__Work request__. When you reach the line with "cp_max_fo: 28" in the data below, begin printing lines exactly, and stop once the line with "clkSinkCount: 77" has been printed.

= = = = = = =

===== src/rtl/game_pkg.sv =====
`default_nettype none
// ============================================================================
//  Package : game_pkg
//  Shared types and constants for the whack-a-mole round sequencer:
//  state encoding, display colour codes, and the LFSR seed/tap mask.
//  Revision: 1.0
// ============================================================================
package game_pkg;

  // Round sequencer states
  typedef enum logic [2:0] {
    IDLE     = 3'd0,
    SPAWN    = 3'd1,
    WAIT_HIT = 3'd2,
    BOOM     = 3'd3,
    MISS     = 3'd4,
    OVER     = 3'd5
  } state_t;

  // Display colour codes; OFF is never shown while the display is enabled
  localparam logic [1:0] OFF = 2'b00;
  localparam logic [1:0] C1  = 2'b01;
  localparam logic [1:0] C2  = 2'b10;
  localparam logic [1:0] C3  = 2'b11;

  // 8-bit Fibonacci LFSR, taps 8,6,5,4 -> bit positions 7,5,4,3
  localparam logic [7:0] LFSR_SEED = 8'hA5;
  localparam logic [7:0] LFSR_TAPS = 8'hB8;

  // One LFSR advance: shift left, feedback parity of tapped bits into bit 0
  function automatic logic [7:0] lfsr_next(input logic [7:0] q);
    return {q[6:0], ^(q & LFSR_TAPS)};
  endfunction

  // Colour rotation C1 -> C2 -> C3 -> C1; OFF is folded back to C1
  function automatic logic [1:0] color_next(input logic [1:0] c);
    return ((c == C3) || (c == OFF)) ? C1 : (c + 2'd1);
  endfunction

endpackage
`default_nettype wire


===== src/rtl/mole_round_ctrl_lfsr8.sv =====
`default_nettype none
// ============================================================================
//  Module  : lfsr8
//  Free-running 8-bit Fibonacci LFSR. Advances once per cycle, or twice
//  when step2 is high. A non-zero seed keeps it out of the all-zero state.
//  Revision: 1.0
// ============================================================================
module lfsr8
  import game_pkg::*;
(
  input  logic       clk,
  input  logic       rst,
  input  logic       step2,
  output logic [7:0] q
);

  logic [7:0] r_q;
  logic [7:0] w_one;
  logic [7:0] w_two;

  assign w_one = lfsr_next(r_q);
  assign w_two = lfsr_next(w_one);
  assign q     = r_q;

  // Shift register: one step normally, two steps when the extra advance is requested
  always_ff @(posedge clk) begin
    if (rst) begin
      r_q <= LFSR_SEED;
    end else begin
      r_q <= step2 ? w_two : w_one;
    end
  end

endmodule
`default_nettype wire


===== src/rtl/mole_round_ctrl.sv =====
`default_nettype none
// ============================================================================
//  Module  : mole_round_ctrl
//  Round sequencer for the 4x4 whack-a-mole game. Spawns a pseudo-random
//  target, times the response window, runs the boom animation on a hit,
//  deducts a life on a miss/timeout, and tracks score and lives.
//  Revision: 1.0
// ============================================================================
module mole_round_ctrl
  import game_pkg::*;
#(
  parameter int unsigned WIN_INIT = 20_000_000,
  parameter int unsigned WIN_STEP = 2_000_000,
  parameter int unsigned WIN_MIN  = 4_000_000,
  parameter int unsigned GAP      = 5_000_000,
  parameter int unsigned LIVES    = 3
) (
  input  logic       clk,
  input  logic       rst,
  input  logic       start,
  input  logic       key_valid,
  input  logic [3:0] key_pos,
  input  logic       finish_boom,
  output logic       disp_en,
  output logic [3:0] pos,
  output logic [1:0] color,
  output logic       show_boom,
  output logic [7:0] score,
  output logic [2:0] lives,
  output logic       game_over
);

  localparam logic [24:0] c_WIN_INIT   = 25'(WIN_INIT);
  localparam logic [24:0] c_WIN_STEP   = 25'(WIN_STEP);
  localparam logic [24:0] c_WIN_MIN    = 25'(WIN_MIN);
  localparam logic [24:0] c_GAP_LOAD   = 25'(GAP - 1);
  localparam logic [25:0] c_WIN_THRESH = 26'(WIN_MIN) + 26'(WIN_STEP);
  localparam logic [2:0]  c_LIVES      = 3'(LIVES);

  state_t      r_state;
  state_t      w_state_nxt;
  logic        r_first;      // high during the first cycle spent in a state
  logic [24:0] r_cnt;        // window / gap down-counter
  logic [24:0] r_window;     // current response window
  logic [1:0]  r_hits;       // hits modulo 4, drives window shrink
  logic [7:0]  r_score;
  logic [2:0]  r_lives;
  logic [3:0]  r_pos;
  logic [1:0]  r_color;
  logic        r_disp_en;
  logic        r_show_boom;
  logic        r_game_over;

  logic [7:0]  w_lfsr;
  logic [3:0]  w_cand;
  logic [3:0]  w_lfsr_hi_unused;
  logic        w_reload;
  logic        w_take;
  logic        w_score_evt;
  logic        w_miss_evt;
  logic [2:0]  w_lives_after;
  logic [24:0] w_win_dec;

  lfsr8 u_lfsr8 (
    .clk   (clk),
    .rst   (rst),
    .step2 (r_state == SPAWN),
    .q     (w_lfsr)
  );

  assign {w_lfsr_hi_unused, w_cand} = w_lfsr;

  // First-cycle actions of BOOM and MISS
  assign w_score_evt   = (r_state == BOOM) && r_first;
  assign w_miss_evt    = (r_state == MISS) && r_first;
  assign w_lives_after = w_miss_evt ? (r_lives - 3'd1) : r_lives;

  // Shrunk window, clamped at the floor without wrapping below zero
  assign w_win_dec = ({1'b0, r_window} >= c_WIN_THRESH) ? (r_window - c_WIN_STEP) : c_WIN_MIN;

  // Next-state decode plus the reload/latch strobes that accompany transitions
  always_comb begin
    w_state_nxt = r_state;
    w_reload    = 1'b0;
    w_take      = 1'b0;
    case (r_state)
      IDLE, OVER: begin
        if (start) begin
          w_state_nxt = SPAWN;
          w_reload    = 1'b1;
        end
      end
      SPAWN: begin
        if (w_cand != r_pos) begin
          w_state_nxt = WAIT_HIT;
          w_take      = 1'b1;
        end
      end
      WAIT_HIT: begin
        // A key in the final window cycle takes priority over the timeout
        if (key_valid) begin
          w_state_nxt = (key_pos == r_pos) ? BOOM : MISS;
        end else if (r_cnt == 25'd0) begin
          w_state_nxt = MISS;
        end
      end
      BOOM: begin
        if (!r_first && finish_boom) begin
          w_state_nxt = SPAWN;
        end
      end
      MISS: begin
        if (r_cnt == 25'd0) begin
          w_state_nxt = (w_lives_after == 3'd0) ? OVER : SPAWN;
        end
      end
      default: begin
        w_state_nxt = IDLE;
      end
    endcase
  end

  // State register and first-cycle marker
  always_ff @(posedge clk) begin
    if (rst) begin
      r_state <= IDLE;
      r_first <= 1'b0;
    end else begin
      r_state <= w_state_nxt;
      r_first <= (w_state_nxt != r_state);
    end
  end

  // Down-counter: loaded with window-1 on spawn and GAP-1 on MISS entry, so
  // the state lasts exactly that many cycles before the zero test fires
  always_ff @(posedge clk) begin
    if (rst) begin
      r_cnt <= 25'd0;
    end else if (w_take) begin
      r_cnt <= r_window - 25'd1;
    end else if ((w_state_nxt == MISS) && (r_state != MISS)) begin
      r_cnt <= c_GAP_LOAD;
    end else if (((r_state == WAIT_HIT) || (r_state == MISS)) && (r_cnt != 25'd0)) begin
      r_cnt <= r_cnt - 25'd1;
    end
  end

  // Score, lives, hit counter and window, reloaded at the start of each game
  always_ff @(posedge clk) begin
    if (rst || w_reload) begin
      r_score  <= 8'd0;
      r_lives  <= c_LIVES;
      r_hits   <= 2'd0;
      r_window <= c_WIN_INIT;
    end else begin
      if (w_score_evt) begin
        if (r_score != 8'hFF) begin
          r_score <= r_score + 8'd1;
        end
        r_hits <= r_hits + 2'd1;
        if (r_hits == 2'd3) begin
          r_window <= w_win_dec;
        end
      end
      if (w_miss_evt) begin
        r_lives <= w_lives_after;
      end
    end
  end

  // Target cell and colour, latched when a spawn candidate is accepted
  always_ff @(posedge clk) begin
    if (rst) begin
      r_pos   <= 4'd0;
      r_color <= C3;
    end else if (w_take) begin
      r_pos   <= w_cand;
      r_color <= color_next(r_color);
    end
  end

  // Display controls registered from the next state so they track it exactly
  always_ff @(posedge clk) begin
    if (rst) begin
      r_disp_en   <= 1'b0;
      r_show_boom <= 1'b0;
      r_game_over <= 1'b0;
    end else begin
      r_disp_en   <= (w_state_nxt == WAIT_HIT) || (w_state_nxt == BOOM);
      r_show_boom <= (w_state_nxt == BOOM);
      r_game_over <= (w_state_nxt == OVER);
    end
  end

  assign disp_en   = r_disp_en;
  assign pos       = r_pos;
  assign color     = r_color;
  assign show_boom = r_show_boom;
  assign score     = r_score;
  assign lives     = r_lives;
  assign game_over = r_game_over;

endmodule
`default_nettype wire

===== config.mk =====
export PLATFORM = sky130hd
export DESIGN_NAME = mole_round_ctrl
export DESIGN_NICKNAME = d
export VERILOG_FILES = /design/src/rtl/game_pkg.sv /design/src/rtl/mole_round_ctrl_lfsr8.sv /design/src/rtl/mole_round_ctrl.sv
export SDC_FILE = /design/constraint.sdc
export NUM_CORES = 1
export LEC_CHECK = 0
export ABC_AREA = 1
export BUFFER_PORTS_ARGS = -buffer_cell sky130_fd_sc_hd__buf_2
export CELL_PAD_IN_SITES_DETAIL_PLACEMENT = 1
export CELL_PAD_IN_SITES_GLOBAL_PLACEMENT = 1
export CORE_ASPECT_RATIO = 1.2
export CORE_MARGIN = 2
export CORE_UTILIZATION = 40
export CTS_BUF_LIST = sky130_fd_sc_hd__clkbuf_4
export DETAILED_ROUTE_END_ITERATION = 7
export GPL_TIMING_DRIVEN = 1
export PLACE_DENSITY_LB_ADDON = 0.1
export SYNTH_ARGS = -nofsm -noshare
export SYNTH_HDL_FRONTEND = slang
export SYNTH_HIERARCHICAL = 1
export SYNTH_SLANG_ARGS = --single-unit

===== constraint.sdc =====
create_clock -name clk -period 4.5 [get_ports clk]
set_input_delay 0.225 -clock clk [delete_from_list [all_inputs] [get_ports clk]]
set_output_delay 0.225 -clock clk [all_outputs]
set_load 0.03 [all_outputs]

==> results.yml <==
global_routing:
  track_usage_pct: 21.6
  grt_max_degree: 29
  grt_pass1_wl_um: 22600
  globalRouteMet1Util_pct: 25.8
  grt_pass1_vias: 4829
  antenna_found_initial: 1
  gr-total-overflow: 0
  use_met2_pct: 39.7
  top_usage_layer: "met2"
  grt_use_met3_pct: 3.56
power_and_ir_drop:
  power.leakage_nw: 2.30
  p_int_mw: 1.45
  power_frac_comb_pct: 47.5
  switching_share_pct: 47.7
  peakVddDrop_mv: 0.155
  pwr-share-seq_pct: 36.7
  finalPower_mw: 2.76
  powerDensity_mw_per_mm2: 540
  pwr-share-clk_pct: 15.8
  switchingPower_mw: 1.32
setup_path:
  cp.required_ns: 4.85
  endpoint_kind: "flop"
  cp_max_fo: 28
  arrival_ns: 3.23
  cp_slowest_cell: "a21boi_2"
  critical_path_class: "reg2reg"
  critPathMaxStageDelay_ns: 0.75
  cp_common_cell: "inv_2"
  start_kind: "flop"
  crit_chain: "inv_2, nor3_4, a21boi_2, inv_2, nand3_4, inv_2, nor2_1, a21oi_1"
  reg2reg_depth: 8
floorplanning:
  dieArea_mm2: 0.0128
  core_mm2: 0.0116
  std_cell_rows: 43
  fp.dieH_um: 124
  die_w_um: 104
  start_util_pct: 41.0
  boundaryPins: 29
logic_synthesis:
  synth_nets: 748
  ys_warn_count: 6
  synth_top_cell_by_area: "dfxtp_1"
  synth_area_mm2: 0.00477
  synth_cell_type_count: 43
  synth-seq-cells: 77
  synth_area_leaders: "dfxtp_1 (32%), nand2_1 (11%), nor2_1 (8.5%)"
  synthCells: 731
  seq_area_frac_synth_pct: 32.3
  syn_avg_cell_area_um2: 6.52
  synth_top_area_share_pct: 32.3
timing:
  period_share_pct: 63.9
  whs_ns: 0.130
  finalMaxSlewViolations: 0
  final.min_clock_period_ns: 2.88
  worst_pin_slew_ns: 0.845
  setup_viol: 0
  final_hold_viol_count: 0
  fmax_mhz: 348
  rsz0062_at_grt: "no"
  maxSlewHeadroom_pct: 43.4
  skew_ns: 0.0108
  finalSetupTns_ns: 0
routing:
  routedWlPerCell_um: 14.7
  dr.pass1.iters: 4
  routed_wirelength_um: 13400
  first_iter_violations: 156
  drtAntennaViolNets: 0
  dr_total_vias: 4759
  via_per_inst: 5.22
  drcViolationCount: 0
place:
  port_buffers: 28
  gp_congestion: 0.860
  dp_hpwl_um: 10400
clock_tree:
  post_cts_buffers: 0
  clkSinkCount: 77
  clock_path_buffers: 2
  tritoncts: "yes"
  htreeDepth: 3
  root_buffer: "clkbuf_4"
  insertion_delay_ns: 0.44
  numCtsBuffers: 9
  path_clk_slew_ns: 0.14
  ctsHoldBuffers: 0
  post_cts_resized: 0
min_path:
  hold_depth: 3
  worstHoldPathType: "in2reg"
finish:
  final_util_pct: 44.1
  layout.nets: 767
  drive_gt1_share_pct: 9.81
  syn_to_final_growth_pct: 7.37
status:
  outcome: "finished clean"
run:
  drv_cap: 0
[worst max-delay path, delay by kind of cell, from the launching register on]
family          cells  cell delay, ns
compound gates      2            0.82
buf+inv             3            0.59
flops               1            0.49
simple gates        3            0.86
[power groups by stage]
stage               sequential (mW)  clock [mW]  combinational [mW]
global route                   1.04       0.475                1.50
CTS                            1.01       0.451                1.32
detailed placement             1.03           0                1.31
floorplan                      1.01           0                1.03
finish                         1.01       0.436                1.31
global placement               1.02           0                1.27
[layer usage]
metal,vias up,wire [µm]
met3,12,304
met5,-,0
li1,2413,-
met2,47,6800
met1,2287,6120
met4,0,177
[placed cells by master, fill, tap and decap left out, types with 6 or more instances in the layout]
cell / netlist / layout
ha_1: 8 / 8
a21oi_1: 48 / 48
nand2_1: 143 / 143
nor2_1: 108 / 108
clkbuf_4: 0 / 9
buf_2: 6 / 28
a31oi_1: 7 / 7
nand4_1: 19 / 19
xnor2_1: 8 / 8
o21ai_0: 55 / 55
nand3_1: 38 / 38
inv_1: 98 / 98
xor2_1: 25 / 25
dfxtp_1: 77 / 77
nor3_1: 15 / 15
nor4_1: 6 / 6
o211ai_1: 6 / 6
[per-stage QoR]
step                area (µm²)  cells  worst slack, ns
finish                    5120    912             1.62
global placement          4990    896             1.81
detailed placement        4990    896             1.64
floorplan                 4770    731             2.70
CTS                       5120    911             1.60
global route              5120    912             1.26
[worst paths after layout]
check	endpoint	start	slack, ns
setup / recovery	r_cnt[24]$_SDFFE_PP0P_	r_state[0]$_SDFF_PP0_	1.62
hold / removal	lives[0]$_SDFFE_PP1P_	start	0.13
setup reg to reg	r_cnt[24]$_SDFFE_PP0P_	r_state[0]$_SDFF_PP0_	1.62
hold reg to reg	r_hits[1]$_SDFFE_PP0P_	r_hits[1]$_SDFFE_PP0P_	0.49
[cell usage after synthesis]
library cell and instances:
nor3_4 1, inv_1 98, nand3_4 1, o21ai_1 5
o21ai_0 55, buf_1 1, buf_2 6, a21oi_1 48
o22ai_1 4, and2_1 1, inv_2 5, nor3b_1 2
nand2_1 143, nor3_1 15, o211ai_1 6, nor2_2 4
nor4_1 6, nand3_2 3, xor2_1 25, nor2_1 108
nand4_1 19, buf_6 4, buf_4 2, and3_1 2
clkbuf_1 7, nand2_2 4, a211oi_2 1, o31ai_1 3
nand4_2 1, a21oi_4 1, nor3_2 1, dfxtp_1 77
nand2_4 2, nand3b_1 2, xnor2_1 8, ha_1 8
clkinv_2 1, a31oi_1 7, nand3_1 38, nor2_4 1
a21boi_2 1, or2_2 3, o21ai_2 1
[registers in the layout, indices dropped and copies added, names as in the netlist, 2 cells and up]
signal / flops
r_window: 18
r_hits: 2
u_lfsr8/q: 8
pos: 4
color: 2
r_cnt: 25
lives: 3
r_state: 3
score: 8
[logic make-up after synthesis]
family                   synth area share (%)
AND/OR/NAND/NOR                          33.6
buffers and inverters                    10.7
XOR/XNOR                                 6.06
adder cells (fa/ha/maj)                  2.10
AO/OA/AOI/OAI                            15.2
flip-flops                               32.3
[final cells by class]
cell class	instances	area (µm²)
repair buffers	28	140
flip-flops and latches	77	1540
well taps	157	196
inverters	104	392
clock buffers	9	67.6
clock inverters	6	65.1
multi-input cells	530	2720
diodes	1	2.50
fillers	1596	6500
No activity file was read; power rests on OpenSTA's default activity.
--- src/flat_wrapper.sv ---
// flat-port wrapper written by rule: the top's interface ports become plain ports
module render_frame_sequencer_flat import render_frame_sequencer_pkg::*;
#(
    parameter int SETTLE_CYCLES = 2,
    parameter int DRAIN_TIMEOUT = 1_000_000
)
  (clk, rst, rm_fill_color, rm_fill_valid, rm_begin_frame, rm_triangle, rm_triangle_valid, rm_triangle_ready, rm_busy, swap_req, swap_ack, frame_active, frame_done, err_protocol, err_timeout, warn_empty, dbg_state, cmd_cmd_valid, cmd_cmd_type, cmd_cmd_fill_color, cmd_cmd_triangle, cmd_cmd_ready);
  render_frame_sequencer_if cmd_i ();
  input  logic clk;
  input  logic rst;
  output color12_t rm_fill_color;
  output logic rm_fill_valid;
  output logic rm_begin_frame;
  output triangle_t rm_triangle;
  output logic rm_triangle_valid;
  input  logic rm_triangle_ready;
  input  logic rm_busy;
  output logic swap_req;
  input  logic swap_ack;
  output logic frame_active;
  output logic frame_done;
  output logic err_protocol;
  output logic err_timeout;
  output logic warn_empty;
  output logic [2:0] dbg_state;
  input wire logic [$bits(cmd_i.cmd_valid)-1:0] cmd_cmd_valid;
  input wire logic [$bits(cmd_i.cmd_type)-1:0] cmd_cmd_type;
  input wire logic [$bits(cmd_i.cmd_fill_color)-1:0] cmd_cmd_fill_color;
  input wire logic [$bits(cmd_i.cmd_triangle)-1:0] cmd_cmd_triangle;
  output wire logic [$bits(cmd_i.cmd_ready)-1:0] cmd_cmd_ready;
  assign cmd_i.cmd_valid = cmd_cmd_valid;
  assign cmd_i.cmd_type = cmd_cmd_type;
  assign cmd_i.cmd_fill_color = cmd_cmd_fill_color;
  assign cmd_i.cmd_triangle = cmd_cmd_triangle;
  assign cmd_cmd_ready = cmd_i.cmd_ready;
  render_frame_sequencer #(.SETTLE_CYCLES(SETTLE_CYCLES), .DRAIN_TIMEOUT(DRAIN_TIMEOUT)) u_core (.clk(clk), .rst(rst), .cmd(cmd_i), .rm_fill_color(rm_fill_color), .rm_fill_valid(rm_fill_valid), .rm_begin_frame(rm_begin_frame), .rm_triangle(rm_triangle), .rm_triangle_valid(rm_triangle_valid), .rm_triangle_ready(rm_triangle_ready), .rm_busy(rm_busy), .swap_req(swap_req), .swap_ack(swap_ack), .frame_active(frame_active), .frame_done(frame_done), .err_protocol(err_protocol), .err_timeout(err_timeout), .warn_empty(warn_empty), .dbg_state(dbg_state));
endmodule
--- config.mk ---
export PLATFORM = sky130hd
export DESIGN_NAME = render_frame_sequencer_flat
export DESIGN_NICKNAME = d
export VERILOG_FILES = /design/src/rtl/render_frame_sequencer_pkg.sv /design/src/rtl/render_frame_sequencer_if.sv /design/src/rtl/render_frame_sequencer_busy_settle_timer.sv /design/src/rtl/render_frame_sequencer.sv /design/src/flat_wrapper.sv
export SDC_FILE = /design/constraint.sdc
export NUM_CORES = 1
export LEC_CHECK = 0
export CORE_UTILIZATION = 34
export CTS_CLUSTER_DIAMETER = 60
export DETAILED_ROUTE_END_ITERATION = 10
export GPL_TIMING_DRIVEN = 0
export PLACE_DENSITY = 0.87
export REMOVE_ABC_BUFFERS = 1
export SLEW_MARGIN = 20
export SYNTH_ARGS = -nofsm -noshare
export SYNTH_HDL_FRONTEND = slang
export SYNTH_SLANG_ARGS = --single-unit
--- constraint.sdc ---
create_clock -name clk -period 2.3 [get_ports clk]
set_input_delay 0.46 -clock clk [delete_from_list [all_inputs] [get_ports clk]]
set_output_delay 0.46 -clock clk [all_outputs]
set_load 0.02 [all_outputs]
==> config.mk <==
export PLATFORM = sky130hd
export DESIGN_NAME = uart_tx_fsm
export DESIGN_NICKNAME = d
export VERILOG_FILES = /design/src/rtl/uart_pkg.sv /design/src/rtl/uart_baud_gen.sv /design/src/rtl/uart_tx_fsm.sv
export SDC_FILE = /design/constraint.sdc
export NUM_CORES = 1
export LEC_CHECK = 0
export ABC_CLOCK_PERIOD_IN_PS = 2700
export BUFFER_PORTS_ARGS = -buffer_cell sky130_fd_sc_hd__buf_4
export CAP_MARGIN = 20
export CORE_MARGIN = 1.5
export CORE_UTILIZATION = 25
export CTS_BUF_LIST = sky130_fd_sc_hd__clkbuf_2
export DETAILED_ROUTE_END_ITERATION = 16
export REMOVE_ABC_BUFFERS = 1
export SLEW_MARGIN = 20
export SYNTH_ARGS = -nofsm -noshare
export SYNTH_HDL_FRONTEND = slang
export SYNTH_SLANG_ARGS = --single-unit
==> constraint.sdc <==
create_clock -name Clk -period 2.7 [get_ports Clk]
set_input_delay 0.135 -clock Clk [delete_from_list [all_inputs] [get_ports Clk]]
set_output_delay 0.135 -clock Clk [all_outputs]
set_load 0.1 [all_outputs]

= = = = = = =

__Response below__.
  cp_max_fo: 28
  arrival_ns: 3.23
  cp_slowest_cell: "a21boi_2"
  critical_path_class: "reg2reg"
  critPathMaxStageDelay_ns: 0.75
  cp_common_cell: "inv_2"
  start_kind: "flop"
  crit_chain: "inv_2, nor3_4, a21boi_2, inv_2, nand3_4, inv_2, nor2_1, a21oi_1"
  reg2reg_depth: 8
floorplanning:
  dieArea_mm2: 0.0128
  core_mm2: 0.0116
  std_cell_rows: 43
  fp.dieH_um: 124
  die_w_um: 104
  start_util_pct: 41.0
  boundaryPins: 29
logic_synthesis:
  synth_nets: 748
  ys_warn_count: 6
  synth_top_cell_by_area: "dfxtp_1"
  synth_area_mm2: 0.00477
  synth_cell_type_count: 43
  synth-seq-cells: 77
  synth_area_leaders: "dfxtp_1 (32%), nand2_1 (11%), nor2_1 (8.5%)"
  synthCells: 731
  seq_area_frac_synth_pct: 32.3
  syn_avg_cell_area_um2: 6.52
  synth_top_area_share_pct: 32.3
timing:
  period_share_pct: 63.9
  whs_ns: 0.130
  finalMaxSlewViolations: 0
  final.min_clock_period_ns: 2.88
  worst_pin_slew_ns: 0.845
  setup_viol: 0
  final_hold_viol_count: 0
  fmax_mhz: 348
  rsz0062_at_grt: "no"
  maxSlewHeadroom_pct: 43.4
  skew_ns: 0.0108
  finalSetupTns_ns: 0
routing:
  routedWlPerCell_um: 14.7
  dr.pass1.iters: 4
  routed_wirelength_um: 13400
  first_iter_violations: 156
  drtAntennaViolNets: 0
  dr_total_vias: 4759
  via_per_inst: 5.22
  drcViolationCount: 0
place:
  port_buffers: 28
  gp_congestion: 0.860
  dp_hpwl_um: 10400
clock_tree:
  post_cts_buffers: 0
  clkSinkCount: 77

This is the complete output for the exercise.